Abstract

Skin Picking Disorder affects 4% of the general population, with serious quality of life impacts, and potentially life threatening complications. Standard psychoactive medications do not help most patients. Similarly, Mouse Ulcerative Dermatitis (skin lesions caused by excessive abnormal grooming behavior) is very common in widely used inbred strains of mice, and represents a serious animal welfare issue and cause of mortality. Treatment options for Ulcerative Dermatitis are largely palliative and ineffective. We have proposed mouse Ulcerative Dermatitis as a model for human Skin Picking Disorder based on similar epidemiology, behavior, and its comorbidity and mechanistic overlap with hair pulling (trichotillomania). We predicted that mouse Ulcerative Dermatitis would be treated by N-Acetylcysteine, as this compound is highly effective in treating both Skin Picking Disorder and Trichotillomania. Furthermore, we hypothesized that N-Acetylcysteine’s mode of action is as a precursor to the production of the endogenous antioxidant glutathione in the brain, and therefore intranasal glutathione would also treat Ulcerative Dermatitis. Accordingly, we show in a heterogenous prospective trial, the significant reduction in Ulcerative Dermatitis lesion severity in mice receiving either N-acetylcysteine (oral administration) or glutathione (intranasal). The majority of mice treated with N-acetylcysteine improved slowly throughout the course of the study. Roughly half of the mice treated with glutathione showed complete resolution of lesion within 2-4 weeks, while the remainder did not respond. These findings are the first to show that the use of N-acetylcysteine and Glutathione can be curative for mouse Ulcerative Dermatitis. These findings lend additional support for mouse Ulcerative Dermatitis as a model of Skin Picking Disorder and also support oxidative stress and glutathione synthesis as the mechanism of action for these compounds.
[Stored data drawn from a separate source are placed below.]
`config.mk`:
```
export PLATFORM = sky130hd
export DESIGN_NAME = dmwc_seq
export DESIGN_NICKNAME = d
export VERILOG_FILES = /design/src/rtl/core/direct_mapped_write_through_cache_unit_assert.svh /design/src/rtl/core/dmwc_pkg.sv /design/src/rtl/core/dmwc_seq.sv
export SDC_FILE = /design/constraint.sdc
export NUM_CORES = 1
export LEC_CHECK = 0
export ABC_AREA = 1
export ABC_CLOCK_PERIOD_IN_PS = 7550
export BUFFER_PORTS_ARGS = -buffer_cell sky130_fd_sc_hd__clkbuf_2
export CORE_ASPECT_RATIO = 0.8
export CORE_MARGIN = 2
export CORE_UTILIZATION = 52
export CTS_BUF_LIST = sky130_fd_sc_hd__clkbuf_2 sky130_fd_sc_hd__clkbuf_4 sky130_fd_sc_hd__clkbuf_8
export CTS_CLUSTER_SIZE = 14
export DETAILED_ROUTE_END_ITERATION = 16
export GPL_TIMING_DRIVEN = 0
export PLACE_DENSITY = 0.89
export SLEW_MARGIN = 20
export SYNTH_ARGS = -nofsm -noshare
export SYNTH_HDL_FRONTEND = slang
export SYNTH_SLANG_ARGS = --single-unit
```
`constraint.sdc`:
```
create_clock -name clk -period 7.55 [get_ports clk]
set_clock_uncertainty 0.05 [all_clocks]
set_input_delay 0.755 -clock clk [delete_from_list [all_inputs] [get_ports clk]]
set_output_delay 0.755 -clock clk [all_outputs]
set_load 0.03 [all_outputs]
```
`src/rtl/core/direct_mapped_write_through_cache_unit_assert.svh`:
```
// assertion macros for the direct mapped write-through cache unit
// expects clk and rst_n in the scope of every use
`ifndef DIRECT_MAPPED_WRITE_THROUGH_CACHE_UNIT_ASSERT_SVH
`define DIRECT_MAPPED_WRITE_THROUGH_CACHE_UNIT_ASSERT_SVH

`ifndef SYNTHESIS
// same-cycle implication
`define DMWC_ASSERT_IMP(name, ante, cons, msg) \
  name: assert property (@(posedge clk) disable iff (!rst_n) (ante) |-> (cons)) \
    else $error(msg);
// next-cycle implication
`define DMWC_ASSERT_NXT(name, ante, cons, msg) \
  name: assert property (@(posedge clk) disable iff (!rst_n) (ante) |=> (cons)) \
    else $error(msg);
`else
`define DMWC_ASSERT_IMP(name, ante, cons, msg)
`define DMWC_ASSERT_NXT(name, ante, cons, msg)
`endif

`endif

```
`src/rtl/core/dmwc_pkg.sv`:
```
// shared sizes, beat types and controller states for the cache unit
// no dependencies
`timescale 1ns / 1ps

package dmwc_pkg;

  localparam int MEM_WORDS   = 1024;
  localparam int CACHE_WORDS = 64;
  localparam int BLOCK_WORDS = 4;
  localparam int NUM_LINES   = CACHE_WORDS / BLOCK_WORDS;

  localparam int DATA_W = 32;
  localparam int ADDR_W = $clog2(MEM_WORDS);
  localparam int CIDX_W = $clog2(CACHE_WORDS);
  localparam int WORD_W = $clog2(BLOCK_WORDS);
  localparam int LINE_W = CIDX_W - WORD_W;
  localparam int TAG_W  = ADDR_W - CIDX_W;

  typedef enum logic {
    CMD_READ  = 1'b0,
    CMD_WRITE = 1'b1
  } cmd_t;

  typedef enum logic [2:0] {
    ST_INIT,
    ST_IDLE,
    ST_LOOK,
    ST_FILL,
    ST_DRAIN,
    ST_DONE
  } st_t;

  typedef struct packed {
    cmd_t                     command;
    logic        [ADDR_W-1:0] address;
    logic signed [DATA_W-1:0] write_value;
  } in_beat_t;

  typedef struct packed {
    logic                     hit;
    logic        [TAG_W-1:0]  tag_out;
    logic        [LINE_W-1:0] line_out;
    logic        [WORD_W-1:0] word_out;
    logic signed [DATA_W-1:0] data_out;
  } out_beat_t;

  typedef struct packed {
    logic              upd;
    logic [LINE_W-1:0] line;
    logic [TAG_W-1:0]  tag;
  } tag_req_t;

  typedef struct packed {
    logic              we;
    logic              re;
    logic [ADDR_W-1:0] addr;
    logic [DATA_W-1:0] wdata;
  } mem_req_t;

  typedef struct packed {
    logic              we;
    logic              re;
    logic [CIDX_W-1:0] addr;
    logic [DATA_W-1:0] wdata;
  } cache_req_t;

endpackage

```
`src/rtl/core/dmwc_seq.sv`:
```
// access sequencer: memory init sweep, lookup, block refill, write-through
// and the result register; depends on dmwc_pkg
`timescale 1ns / 1ps

module dmwc_seq import dmwc_pkg::*; (
  input  logic              clk,
  input  logic              rst_n,
  input  logic              in_valid,
  output logic              in_ready,
  input  in_beat_t          in_data,
  output logic              out_valid,
  input  logic              out_ready,
  output out_beat_t         out_data,
  output tag_req_t          tag_req,
  input  logic              tag_hit,
  output mem_req_t          mem_req,
  input  logic [DATA_W-1:0] mem_q,
  output cache_req_t        cache_req,
  input  logic [DATA_W-1:0] cache_q
);

  st_t               st_r, st_nxt;
  logic [ADDR_W-1:0] init_r;
  cmd_t              cmd_r;
  logic [ADDR_W-1:0] addr_r;
  logic [DATA_W-1:0] val_r;
  logic              hit_r;
  logic [WORD_W-1:0] k_r;
  logic              rd_vld_r;
  logic [WORD_W-1:0] rd_k_r;
  logic [DATA_W-1:0] data_r;
  logic              use_cq_r;
  logic              out_valid_r;
  out_beat_t         out_r;

  logic              accept;
  logic              out_free;
  logic              load_out;
  logic              is_wr;
  logic [LINE_W-1:0] line;
  logic [TAG_W-1:0]  tag;
  logic [WORD_W-1:0] word;
  logic [DATA_W-1:0] fill_word;

  assign line  = addr_r[CIDX_W-1:WORD_W];
  assign tag   = addr_r[ADDR_W-1:CIDX_W];
  assign word  = addr_r[WORD_W-1:0];
  assign is_wr = (cmd_r == CMD_WRITE);

  assign accept   = in_valid && in_ready;
  assign out_free = !out_valid_r || out_ready;

  // a write miss puts its own value into the refilled block
  assign fill_word = (is_wr && (rd_k_r == word)) ? val_r : mem_q;

  // next state
  always_comb begin
    st_nxt = st_r;
    case (st_r)
      ST_INIT: begin
        if (init_r == ADDR_W'(MEM_WORDS - 1)) begin
          st_nxt = ST_IDLE;
        end
      end
      ST_IDLE: begin
        if (accept) begin
          st_nxt = ST_LOOK;
        end
      end
      ST_LOOK: begin
        st_nxt = tag_hit ? ST_DONE : ST_FILL;
      end
      ST_FILL: begin
        if (k_r == WORD_W'(BLOCK_WORDS - 1)) begin
          st_nxt = ST_DRAIN;
        end
      end
      ST_DRAIN: begin
        st_nxt = ST_DONE;
      end
      ST_DONE: begin
        if (out_free) begin
          st_nxt = ST_IDLE;
        end
      end
      default: begin
        st_nxt = ST_IDLE;
      end
    endcase
  end

  // outputs and memory ports
  always_comb begin
    in_ready     = 1'b0;
    load_out     = 1'b0;
    tag_req.upd  = 1'b0;
    tag_req.line = line;
    tag_req.tag  = tag;

    mem_req.we    = 1'b0;
    mem_req.re    = 1'b0;
    mem_req.addr  = addr_r;
    mem_req.wdata = val_r;

    // refill data lands in the cycle after each main read
    cache_req.we    = rd_vld_r;
    cache_req.re    = 1'b0;
    cache_req.addr  = rd_vld_r ? {line, rd_k_r} : addr_r[CIDX_W-1:0];
    cache_req.wdata = rd_vld_r ? fill_word : val_r;

    case (st_r)
      ST_INIT: begin
        mem_req.we    = 1'b1;
        mem_req.addr  = init_r;
        mem_req.wdata = DATA_W'(MEM_WORDS) - DATA_W'(init_r);
      end
      ST_IDLE: begin
        in_ready = 1'b1;
      end
      ST_LOOK: begin
        tag_req.upd  = !tag_hit;
        cache_req.re = !is_wr;
        cache_req.we = tag_hit && is_wr;
        mem_req.we   = tag_hit && is_wr;
      end
      ST_FILL: begin
        mem_req.re   = 1'b1;
        mem_req.addr = {addr_r[ADDR_W-1:WORD_W], k_r};
      end
      ST_DRAIN: begin
        mem_req.we = is_wr;
      end
      ST_DONE: begin
        load_out = out_free;
      end
      default: begin
        in_ready = 1'b0;
      end
    endcase
  end

  // control state
  always_ff @(posedge clk) begin
    if (!rst_n) begin
      st_r        <= ST_INIT;
      init_r      <= '0;
      rd_vld_r    <= 1'b0;
      out_valid_r <= 1'b0;
    end else begin
      st_r     <= st_nxt;
      rd_vld_r <= (st_r == ST_FILL);
      if (st_r == ST_INIT) begin
        init_r <= init_r + 1'b1;
      end
      if (load_out) begin
        out_valid_r <= 1'b1;
      end else if (out_ready) begin
        out_valid_r <= 1'b0;
      end
    end
  end

  // request and result payload
  always_ff @(posedge clk) begin
    if (accept) begin
      cmd_r  <= in_data.command;
      addr_r <= in_data.address;
      val_r  <= in_data.write_value;
    end
    if (st_r == ST_LOOK) begin
      hit_r    <= tag_hit;
      use_cq_r <= tag_hit && !is_wr;
      data_r   <= val_r;
      k_r      <= '0;
    end
    if (st_r == ST_FILL) begin
      k_r    <= k_r + 1'b1;
      rd_k_r <= k_r;
    end
    if (rd_vld_r && (rd_k_r == word)) begin
      data_r <= fill_word;
    end
    if (load_out) begin
      out_r.hit      <= hit_r;
      out_r.tag_out  <= tag;
      out_r.line_out <= line;
      out_r.word_out <= word;
      out_r.data_out <= use_cq_r ? cache_q : data_r;
    end
  end

  assign out_valid = out_valid_r;
  assign out_data  = out_r;

endmodule

```
==> impl_metrics.json <==
{
  "setup_violations": 0,
  "synth_top_area_cell": "edfxtp_1",
  "num_io_pins": 250,
  "multi_input_area_mm2": 0.002258,
  "powerDensity_mw_per_mm2": 276.7,
  "drive_gt1_share_pct": 35.70,
  "min-delay-start": "hit_r",
  "post_cts_buffers": 0,
  "ant_nets": 0,
  "synth_flop_cell": "edfxtp_1",
  "antenna_cells": 0,
  "final-seq-area_mm2": 0.004024,
  "vdd.ir_drop.worst_v": 0.0001523,
  "cpMaxStageDelayCell": "edfxtp_1",
  "pre_cts_ws_ns": 4.843,
  "fin_crit_sh_pct": 41.81,
  "ys_seq_area_share_pct": 57.39,
  "reg2reg_to": "out_data[18]",
  "dr.pass1.iters": 5,
  "syn_avg_cell_area_um2": 9.671,
  "antenna_found_initial": 0,
  "gp_congestion": 0.9186,
  "design_area_mm2": 0.008911,
  "grt_setup_unrepaired": "false",
  "crit_family": "buffers and inverters",
  "fin_crit_ns": 3.157,
  "wl_per_cell_um": 16.66,
  "grt_use_total_pct": 27.33,
  "report.final.slew_viol_count": 0,
  "clk_latency_ns": 0.45,
  "critPathMaxStageDelay_ns": 0.48,
  "dp_hpwl_mm": 15.10,
  "n_fill_cell": 1023,
  "ys_warn_count": 0,
  "fmax_ghz": 0.3168,
  "synth-seq-cells": 139,
  "crit_arrival_ns": 2.35,
  "power_leakage_nw": 4.300,
  "cp_data_required_time_ns": 6.74,
  "synth_cell_types": 38,
  "synthCells": 725,
  "root_buffer": "clkbuf_8",
  "place_area_mm2": 0.008576,
  "end_kind": "primary output",
  "ctsResizeCount": 0,
  "hold_depth": 0,
  "cp_max_fo": 10,
  "synth_edf_count": 124,
  "min_path_type": "reg -> reg",
  "die_area_mm2": 0.01443,
  "overflow": 0,
  "grt_pass1_vias": 5698,
  "rows": 37,
  "fp.dieW_um": 133.8,
  "worstMarginPinSlew_ns": 0.6764,
  "areaGrowthSynthToFinish_pct": 27.09,
  "setup_slack_ns": 4.393,
  "routed_wl_mm": 19.81,
  "path_cells": "xnor2_1 -> nand3_2 -> buf_2 -> nand2_1 -> o21ai_1 -> o21bai_1 -> clkbuf_2",
  "cts_tree": "yes",
  "grt_pass1_wl_mm": 29.44,
  "start_util_pct": 53.90,
  "via_per_inst": 5.128,
  "drc": 0,
  "r2r_cells": 6,
  "r2r_setup_slack_ns": 5.05,
  "port_buffers": 248,
  "cp_num_buf_inv": 2,
  "ys_top_cells_by_area": "edfxtp_1, o21bai_1, inv_1",
  "syn-cell-area_mm2": 0.007012,
  "die_h_um": 107.9,
  "drt-initial-drc-count": 517,
  "numCtsBuffers": 17,
  "hold_path_end": "out_data[42]",
  "reg2reg_from": "st_r[2]",
  "htreeDepth": 4,
  "nNetsFinal": 1116,
  "synth_top_area_share_pct": 53.10,
  "vias": 6097,
  "grt_max_degree": 26,
  "relSlewSlack_pct": 54.80,
  "maxCapViolations": 0,
  "hold_viol": 0,
  "status": "completed",
  "critical_path_class": "reg -> out",
  "startpoint_type": "register",
  "cts_buffer_depth": 2,
  "cts_hold_buf": 0,
  "async_flop_share_pct": 0,
  "synth_nets": 840,
  "clock-sinks": 139,
  "clk_pin_slew_worst_paths_ns": 0.08,
  "fp.coreArea_mm2": 0.01301
}
## Yosys cell counts (2+ instances only)
cell type,count
o21ai_1,33
nor2_2,2
nor4_1,2
nand3_1,23
buf_2,17
o211ai_1,2
a21oi_1,9
o21bai_1,65
o22ai_1,2
buf_4,13
dfxtp_1,15
buf_6,2
inv_1,128
inv_2,3
clkbuf_1,11
mux2_2,30
ha_1,3
nand2_1,116
nand4_1,2
mux2_1,2
edfxtp_1,124
nor2_1,88
xor2_1,2
o21ai_0,17
## metal layers
metal	wire, um	part of all wire (%)	vias up	global-route usage [%]
met5	0	0	-	0
met4	311	1.6	0	8.207
met3	1865	9.4	31	6.638
met2	9585	48	331	45.79
met1	8047	41	2814	35.41
li1	-	-	2921	-
## metrics by stage
step	utilization, %	cells	hold WS (ns)	setup TNS, ns	total power, mW
floorplan	-	725	0.3503	0	1.634
finish	68.50	1189	0.3924	0	2.466
detailed placement	65.92	1157	0.3800	0	1.948
global placement	65.12	1148	0.3542	-27.18	1.924
global route	68.50	1189	0.4008	0	2.573
CTS	68.50	1189	0.3983	0	2.468
## cell usage in the layout, fill, tap and decap left out, drive strengths merged, types with 15 or more instances in the layout
master and count:
clkbuf 276, o21ai 50, edfxtp 124, mux2 32, inv 133, nor2 90
nand2 117, buf 42, nand3 24, o21bai 65, dfxtp 15
## power breakdown
group | switching [mW] | total [mW] | internal (mW)
combinational | 0.693 | 0.969 | 0.276
clock | 0.305 | 0.529 | 0.224
sequential | 0.0462 | 0.968 | 0.922
total | 1.04 | 2.47 | 1.42
## how the worst max path moves through the flow
stage / start / end / slack (ns) / cells after the start
6_report: addr_r[1] / cache_req[19] / 4.39 / 7
4_1_cts: addr_r[1] / cache_req[6] / 4.36 / 7
5_1_grt: addr_r[1] / cache_req[13] / 4.18 / 7
3_3_place_gp: out_ready / out_data[19] / -0.63 / 3
3_5_place_dp: out_ready / out_data[19] / 4.84 / 7
2_1_floorplan: out_ready / out_data[0] / 1.98 / 2
## logic make-up after synthesis
family	count (synthesis)	synth area share, %
AOI/OAI and AO/OA	133	12.10
xor gates and xnor gates	4	0.6068
adders and majority gates	3	0.5354
buffers and inverters	176	10.64
DFF	139	57.39
muxes	32	5.139
and+or+nand+nor	238	13.60
## layout make-up
cell class / instances / area share, %
flip-flops and latches: 139 / 45.16
multi-input cells: 410 / 25.34
repair buffers: 257 / 14.91
inverters: 132 / 5.560
plain buffers: 44 / 2.808
clock buffers: 17 / 2.626
well taps: 175 / 2.457
clock inverters: 15 / 1.137
## sequential cells by signal, indices dropped and copies added (netlist names)
register,count
data_r,32
out_data,43
st_r,3
k_r,2
init_r,10
addr_r,10
hit_r,1
use_cq_r,1
out_valid,1
rd_vld_r,1
cmd_r,1
val_r,32
rd_k_r,2
(Power assumes the default switching activity.)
As N-Acetylcysteine is poorly tolerated by many patients, intranasal glutathione warrants further study as potential therapy in Skin Picking, trichotillomania and other body-focused repetitive behavior disorders.

Highlights

  • Mice with Ulcerative Dermatitis (UD) can scratch deep skin lesions across large portions of their bodies

  • While UD has been well studied in the veterinary literature for these reasons [2,3,4], it has recently been proposed as a potential model of Skin Picking Disorder in humans [5]

  • Mouse strains prone to UD tend to be prone to ‘barbering’ which has been validated as a model of trichotillomania [8], and the two behaviors share at least some common mechanisms in mice [5]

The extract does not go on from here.